Single by Kis-My-Ft2
- B-side: "Meramera"; "Shindo"; "Yummy, lovely night";
- Released: January 8, 2025
- Genre: J-pop
- Label: MENT Recording
- Composers: Joacim Persson, Johan Alkenas, Christofer Erixon, Ricardo Burgrust
- Lyricist: Yuta (Midori Maeno)

Kis-My-Ft2 singles chronology
| "Heartbreaker / C'monova" (2024) | "Curtain Call" (2025) | "&Joy" (2025) |

Music video
- "Curtain Call" on YouTube "Meramera" on YouTube

= Curtain Call (Kis-My-Ft2 song) =

"Curtain Call" (カーテンコール) is the 32nd single by Japanese boy band Kis-My-Ft2. It was released on January 8, 2025.

==Overview==
The title track, "Curtain Call," is about the sex appeal of adults as the members of Kis-My-Ft2 transport the audience into an unrealistic world like a scene from a movie.
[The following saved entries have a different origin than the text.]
===== config.mk =====
export PLATFORM = sky130hd
export DESIGN_NAME = cla_2stage_64_flat
export DESIGN_NICKNAME = d
export VERILOG_FILES = /design/src/rtl/cla_pkg.sv /design/src/rtl/cla_2stage_64_if.sv /design/src/rtl/cla_32.sv /design/src/rtl/cla_2stage_64.sv /design/src/flat_wrapper.sv
export SDC_FILE = /design/constraint.sdc
export NUM_CORES = 1
export LEC_CHECK = 0
export CAP_MARGIN = 25
export CORE_MARGIN = 2
export CORE_UTILIZATION = 35
export CTS_CLUSTER_SIZE = 25
export DETAILED_ROUTE_END_ITERATION = 10
export GPL_TIMING_DRIVEN = 0
export SKIP_CTS_REPAIR_TIMING = 1
export SLEW_MARGIN = 10
export SYNTH_ARGS = -nofsm -noshare
export SYNTH_HDL_FRONTEND = slang
export SYNTH_SLANG_ARGS = --single-unit

===== constraint.sdc =====
create_clock -name clock -period 3.94 [get_ports clock]
set_input_delay 0.788 -clock clock [delete_from_list [all_inputs] [get_ports clock]]
set_output_delay 0.788 -clock clock [all_outputs]
set_load 0.005 [all_outputs]

===== src/rtl/cla_pkg.sv =====
// Shared widths for the two-stage 64-bit carry-lookahead adder.
// Latency: n/a (constants only).
// Backpressure: n/a.
// Ports: none; DATA_W operand width, HALF_W per-stage width,
//        GROUP_W lookahead group width, NUM_GROUPS groups per half.
package cla_pkg;
  localparam int DATA_W     = 64;
  localparam int HALF_W     = 32;
  localparam int GROUP_W    = 4;
  localparam int NUM_GROUPS = HALF_W / GROUP_W;
  localparam int SUM_W      = DATA_W + 1;
endpackage


===== src/rtl/cla_2stage_64_if.sv =====
// Operand/result bundle for the two-stage 64-bit adder.
// Latency: n/a (wires only).
// Backpressure: none; the adder accepts a new pair every cycle.
// Signals: in_a, in_b (64b operands), out_sum (65b {carry, sum}).
interface cla_2stage_64_if;
  import cla_pkg::*;

  logic [DATA_W-1:0] in_a;
  logic [DATA_W-1:0] in_b;
  logic [SUM_W-1:0]  out_sum;

  // master drives operands and consumes the sum; slave is the adder
  modport master (output in_a, output in_b, input  out_sum);
  modport slave  (input  in_a, input  in_b, output out_sum);
endinterface


===== src/rtl/cla_32.sv =====
// 32-bit two-level carry-lookahead adder (4-bit groups, lookahead across groups).
// Latency: purely combinational.
// Backpressure: none.
// Ports: a, b (32b operands), cin -> sum (32b), cout.
module cla_32
  import cla_pkg::*;
(
  input  logic [HALF_W-1:0] a,
  input  logic [HALF_W-1:0] b,
  input  logic              cin,
  output logic [HALF_W-1:0] sum,
  output logic              cout
);

  logic [HALF_W-1:0]     g;
  logic [HALF_W-1:0]     p;
  logic [HALF_W-1:0]     c;        // carry into each bit
  logic [NUM_GROUPS-1:0] grp_g;
  logic [NUM_GROUPS-1:0] grp_p;
  logic [NUM_GROUPS:0]   gen_ext;  // {group generates, cin}: index 0 is cin
  logic [NUM_GROUPS:0]   grp_c;    // carry into each group, [NUM_GROUPS] is cout

  assign g = a & b;
  assign p = a ^ b;

  // Group generate/propagate; the 4-bit span is the only ripple-shaped term.
  always_comb begin : group_gp
    grp_g = '0;
    grp_p = '0;
    for (int k = 0; k < NUM_GROUPS; k++) begin
      grp_p[k] = 1'b1;
      for (int i = 0; i < GROUP_W; i++) begin
        grp_g[k] = g[k*GROUP_W+i] | (p[k*GROUP_W+i] & grp_g[k]);
        grp_p[k] = grp_p[k] & p[k*GROUP_W+i];
      end
    end
  end

  assign gen_ext = {grp_g, cin};

  // Second level: each group carry is a flat sum of products,
  // c[k+1] = OR_j ( gen_ext[j] & P[j..k] ), so no carry passes group to group.
  always_comb begin : group_carry
    logic term;
    term  = 1'b0;
    grp_c = '0;
    grp_c[0] = cin;
    for (int k = 0; k < NUM_GROUPS; k++) begin
      for (int j = 0; j <= k + 1; j++) begin
        term = gen_ext[j];
        for (int m = j; m <= k; m++) begin
          term = term & grp_p[m];
        end
        grp_c[k+1] = grp_c[k+1] | term;
      end
    end
  end

  // Bit carries inside a group start from the looked-ahead group carry.
  always_comb begin : bit_carry
    logic carry;
    carry = 1'b0;
    c     = '0;
    for (int k = 0; k < NUM_GROUPS; k++) begin
      carry = grp_c[k];
      for (int i = 0; i < GROUP_W; i++) begin
        c[k*GROUP_W+i] = carry;
        carry = g[k*GROUP_W+i] | (p[k*GROUP_W+i] & carry);
      end
    end
  end

  assign sum  = p ^ c;
  assign cout = grp_c[NUM_GROUPS];

endmodule


===== src/rtl/cla_2stage_64.sv =====
// 64-bit unsigned adder, low half in stage 1, high half plus carry in stage 2.
// Latency: 2 rising edges from operand sample to out_sum; 1 add per cycle.
// Backpressure: none; a new operand pair is taken every cycle.
// Ports: clock, reset (async, active-low), bus.slave (in_a, in_b -> out_sum).
module cla_2stage_64
  import cla_pkg::*;
(
  input  logic             clock,
  input  logic             reset,
  cla_2stage_64_if.slave   bus
);

  logic [HALF_W-1:0] lo_sum;
  logic              lo_cout;
  logic [HALF_W-1:0] hi_sum;
  logic              hi_cout;

  logic [HALF_W-1:0] s1_lo;
  logic              s1_c32;
  logic [HALF_W-1:0] s1_a_hi;
  logic [HALF_W-1:0] s1_b_hi;
  logic [SUM_W-1:0]  out_q;

  cla_32 u_cla_lo (
    .a    (bus.in_a[HALF_W-1:0]),
    .b    (bus.in_b[HALF_W-1:0]),
    .cin  (1'b0),
    .sum  (lo_sum),
    .cout (lo_cout)
  );

  // Upper half works on registered operands so the bit-31 carry crosses
  // the stage boundary through s1_c32.
  cla_32 u_cla_hi (
    .a    (s1_a_hi),
    .b    (s1_b_hi),
    .cin  (s1_c32),
    .sum  (hi_sum),
    .cout (hi_cout)
  );

  always_ff @(posedge clock or negedge reset) begin
    if (!reset) begin
      s1_lo   <= '0;
      s1_c32  <= 1'b0;
      s1_a_hi <= '0;
      s1_b_hi <= '0;
      out_q   <= '0;
    end else begin
      s1_lo   <= lo_sum;
      s1_c32  <= lo_cout;
      s1_a_hi <= bus.in_a[DATA_W-1:HALF_W];
      s1_b_hi <= bus.in_b[DATA_W-1:HALF_W];
      out_q   <= {hi_cout, hi_sum, s1_lo};
    end
  end

  assign bus.out_sum = out_q;

endmodule


===== src/flat_wrapper.sv =====
// flat-port wrapper written by rule: the top's interface ports become plain ports
module cla_2stage_64_flat import cla_pkg::*;
  (clock, reset, bus_in_a, bus_in_b, bus_out_sum);
  cla_2stage_64_if bus_i ();
  input  logic clock;
  input  logic reset;
  input wire logic [$bits(bus_i.in_a)-1:0] bus_in_a;
  input wire logic [$bits(bus_i.in_b)-1:0] bus_in_b;
  output wire logic [$bits(bus_i.out_sum)-1:0] bus_out_sum;
  assign bus_i.in_a = bus_in_a;
  assign bus_i.in_b = bus_in_b;
  assign bus_out_sum = bus_i.out_sum;
  cla_2stage_64 u_core (.clock(clock), .reset(reset), .bus(bus_i));
endmodule

==> summary.md <==
| Metric | Value |
|---|---|
| PwrDens | `472 nW/um2` |
| DR pass1 iterations | `4` |
| First DRT Iteration DRCs | `89` |
| Number of synthesized flops with an enable pin | `0` |
| Maximum VDD drop | `0.000241 V` |
| Die W | `141 um` |
| Core area | `18600 um2` |
| # DRC | `0` |
| Total grt overflow | `0` |
| WL final | `12900 um` |
| Total track usage | `13.6%` |
| Chip height | `141 um` |
| WP data arrival | `4550 ps` |
| Area of the multi-input gates | `2570 um2` |
| Synth Warn # | `0` |
| Drt wl/cell | `14.9 um` |
| CTS Buf Count | `17` |
| Worst Setup End Kind | `register` |
| Synth area leaders | `dfrtp_1 62%, fa_1 15%, ha_1 12%` |
| Post-synthesis register bit count | `162` |
| Ports | `195` |
| Clk_lat worst skew | `400 ps` |
| Fin worst setup slack | `-315 ps` |
| Max-cap viol count | `0` |
| Syn nets | `642` |
| Final-layout fill cell count | `1538` |
| Fin. max-slew vios | `0` |
| CTS root buf | `clkbuf_16` |
| Mapped Area | `6590 um2` |
| Max H-tree Level | `4` |
| Die Area | `19900 um2` |
| Vias per Instance | `4.48` |
| First-pass GRT wire length | `21200 um` |
| Final setup fails | `8` |
| Share of flip-flops with an asynchronous set or reset | `100%` |
| Largest net degree at the start of global routing | `101` |
| Startpoint class of the critical path | `input port` |
| GPL Wtd Cong | `0.720` |
| Netlist cell types | `33` |
| Number of port buffers | `194` |
| Ant diodes | `0` |
| Cell count after synthesis | `403` |
| Min Tclk post-route | `4250 ps` |
| Clk slew on worst S/H paths | `60 ps` |
| Syn Area/Cell | `16.3 um2` |
| Post-Place Setup Slack | `-1020 ps` |
| Area leader, netlist | `dfrtp_1` |
| CTS Sinks | `162` |
| Slew HR | `66.8%` |
| Final cycle utilization of the critical path | `108%` |
| Nets | `858` |
| Vias in the first global route | `4385` |
| Top cell type's share of synthesized area | `61.6%` |
| Seq/Total Area, Yosys | `61.6%` |
| Share of cells above drive strength 1 | `10.5%` |
| Required @ worst endpoint | `4230 ps` |
| Initial Util | `35.4%` |
| Slew of the pin with the lowest slew margin | `499 ps` |
| Critical Path Fanout Max | `3` |
| Cell Rows | `50` |
| Sequential Area | `4050 um2` |
| ANT nets after route | `0` |
| Path category of the worst min-delay check | `in -> async` |
| Clk_skew | `5.05 ps` |
| Failing checks | `setup timing` |
| Status | `complete, but fails checks` |
| TritonCTS clock tree | `done` |
| Clock Tree Buf Depth | `2` |
| Total negative setup slack | `-1100 ps` |
| Leakage | `4.23 nW` |
| WS Path Type | `in -> reg` |
| Synthesis-to-layout area growth | `45.4%` |
| DP HPWL | `10200 um` |
| Final Hold Fails | `0` |
| Synth Flop Type | `dfrtp_1` |
| Fmax | `0.235 GHz` |
| Initial antenna violation count | `0` |
| RSZ-0062 raised after global routing | `yes` |
| Vias | `3876` |
[routing by layer]
| metal | wire [um] | track usage [%] | part of all wire (%) | vias up |
|---|---|---|---|---|
| met5 | 0 | 0 | 0 | - |
| met4 | 288 | 5.05 | 2.2 | 0 |
| met3 | 850 | 4.93 | 6.6 | 17 |
| met2 | 6540 | 22.9 | 51 | 117 |
| met1 | 5200 | 16.2 | 40 | 1930 |
| li1 | - | - | - | 1812 |
[cells in the mapped netlist, types with 2 or more instances]
library cell  instances
and4_1                3
inv_1                12
xor2_1               15
nand2b_1              2
o21bai_1              2
a21oi_1              19
or2_2                 2
o21ai_1               2
a211o_1               2
a21o_1               14
nor2_1               11
nor3_1                2
o31a_1                2
o21ai_0               8
ha_1                 61
nor2b_1               2
a21oi_2               2
nand2_1               9
fa_1                 48
nand4_1               6
nand3_1               6
dfrtp_1             162
[cells by family after synthesis]
group,count (synthesis),synth area share (%)
AO/OA/AOI/OAI,61,6.19
buffers and inverters,12,0.684
XOR/XNOR,15,2.00
adder cells (fa/ha/maj),109,26.2
flip-flops,162,61.6
AND/OR/NAND/NOR,44,3.38
[per-stage QoR]
step                      area [um2]  cells  power (mW)  hold slack [ps]  util [%]
after detailed placement        8910    832        2.86              335      48.0
after global placement          8880    831        2.83              332      47.8
final                           9580    865        4.52              310      51.5
after global routing            9580    865        4.77              337      51.5
after CTS                       9530    863        4.60              316      51.3
after floorplan                 6650    403        2.28              331         -
[flip-flops by register name (all words and copies together) (netlist names)]
name,flops
u_core.s1_a_hi,32
u_core.s1_lo,32
u_core.s1_b_hi,32
u_core.s1_c32,1
u_core.bus.out_sum,65
[critical path: stages]
cell and delay, ps:
buf_6 100, ha_4 150, fa_2 390, fa_2 400, fa_2 380, a21oi_2 170, o22ai_2 100, o21ai_2 160
a211o_1 200, a31oi_4 110, o31a_1 340, fa_2 380, fa_2 370, fa_2 360, xor2_1 140
[placed cells by master, fill, tap and decap left out, drive strengths merged]
cell,instances
a211o,2
a211oi,1
a21o,14
a21oi,21
a221oi,1
a2bb2oi,1
a31o,1
a31oi,1
a41oi,1
and3,1
and4,3
buf,6
bufinv,4
clkbuf,18
clkdlybuf4s50,189
clkinv,5
clkinvlp,2
dfrtp,162
dlymetal6s2s,2
fa,48
ha,61
inv,14
nand2,9
nand2b,2
nand3,6
nand4,6
nor2,11
nor2b,2
nor3,2
o211ai,1
o21a,1
o21ai,11
o21bai,2
o22ai,1
o31a,2
or2,2
xor2,15
[report_power, final]
part           leakage [nW]  switching, mW  internal (mW)
Sequential             1.89         0.0804           1.90
Clock                 0.297          0.649           1.06
Combinational          2.05          0.318          0.507
Total                  4.23           1.05           3.47
[layout make-up]
type,count,area share (%)
timing repair buffer,197,20.8
tap,234,3.06
clock inverter,13,1.93
clock buffer,18,4.48
sequential,162,42.3
multi-input combinational,229,26.9
inverter,12,0.470
[worst paths after layout]
path	startpoint	to	slack, ps	cells after the start
worst max-delay path	bus_in_a[0]	u_core.s1_lo[31]	-310	15
worst min-delay path	reset	u_core.bus.out_sum[42]	310	1
worst max register to register	u_core.s1_b_hi[19]	u_core.bus.out_sum[63]	520	10
worst min register to register	u_core.s1_lo[13]	u_core.bus.out_sum[13]	350	0
max in group asynchronous	reset	u_core.s1_lo[0]	2790	2
min in group clock	u_core.s1_lo[13]	u_core.bus.out_sum[13]	350	0
Power figures use the tool's default switching activity.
The music video features intense dance scenes as well as sexy scenes that only their thirties can express, and has received more than 6.5 million views on YouTube within a week of its release. Since one of the members, Takashi Nikaido, had been on medical leave since September of the previous year, this song was recorded by the five members except Nikaido. However, in the music video, they performed with a space left open for one person to indicate Nikaido's place. Also, in the TV music show they appeared in for promotion, the vacant space was illuminated by a green spotlight, Nikaido's member color, suggesting Nikaido's presence.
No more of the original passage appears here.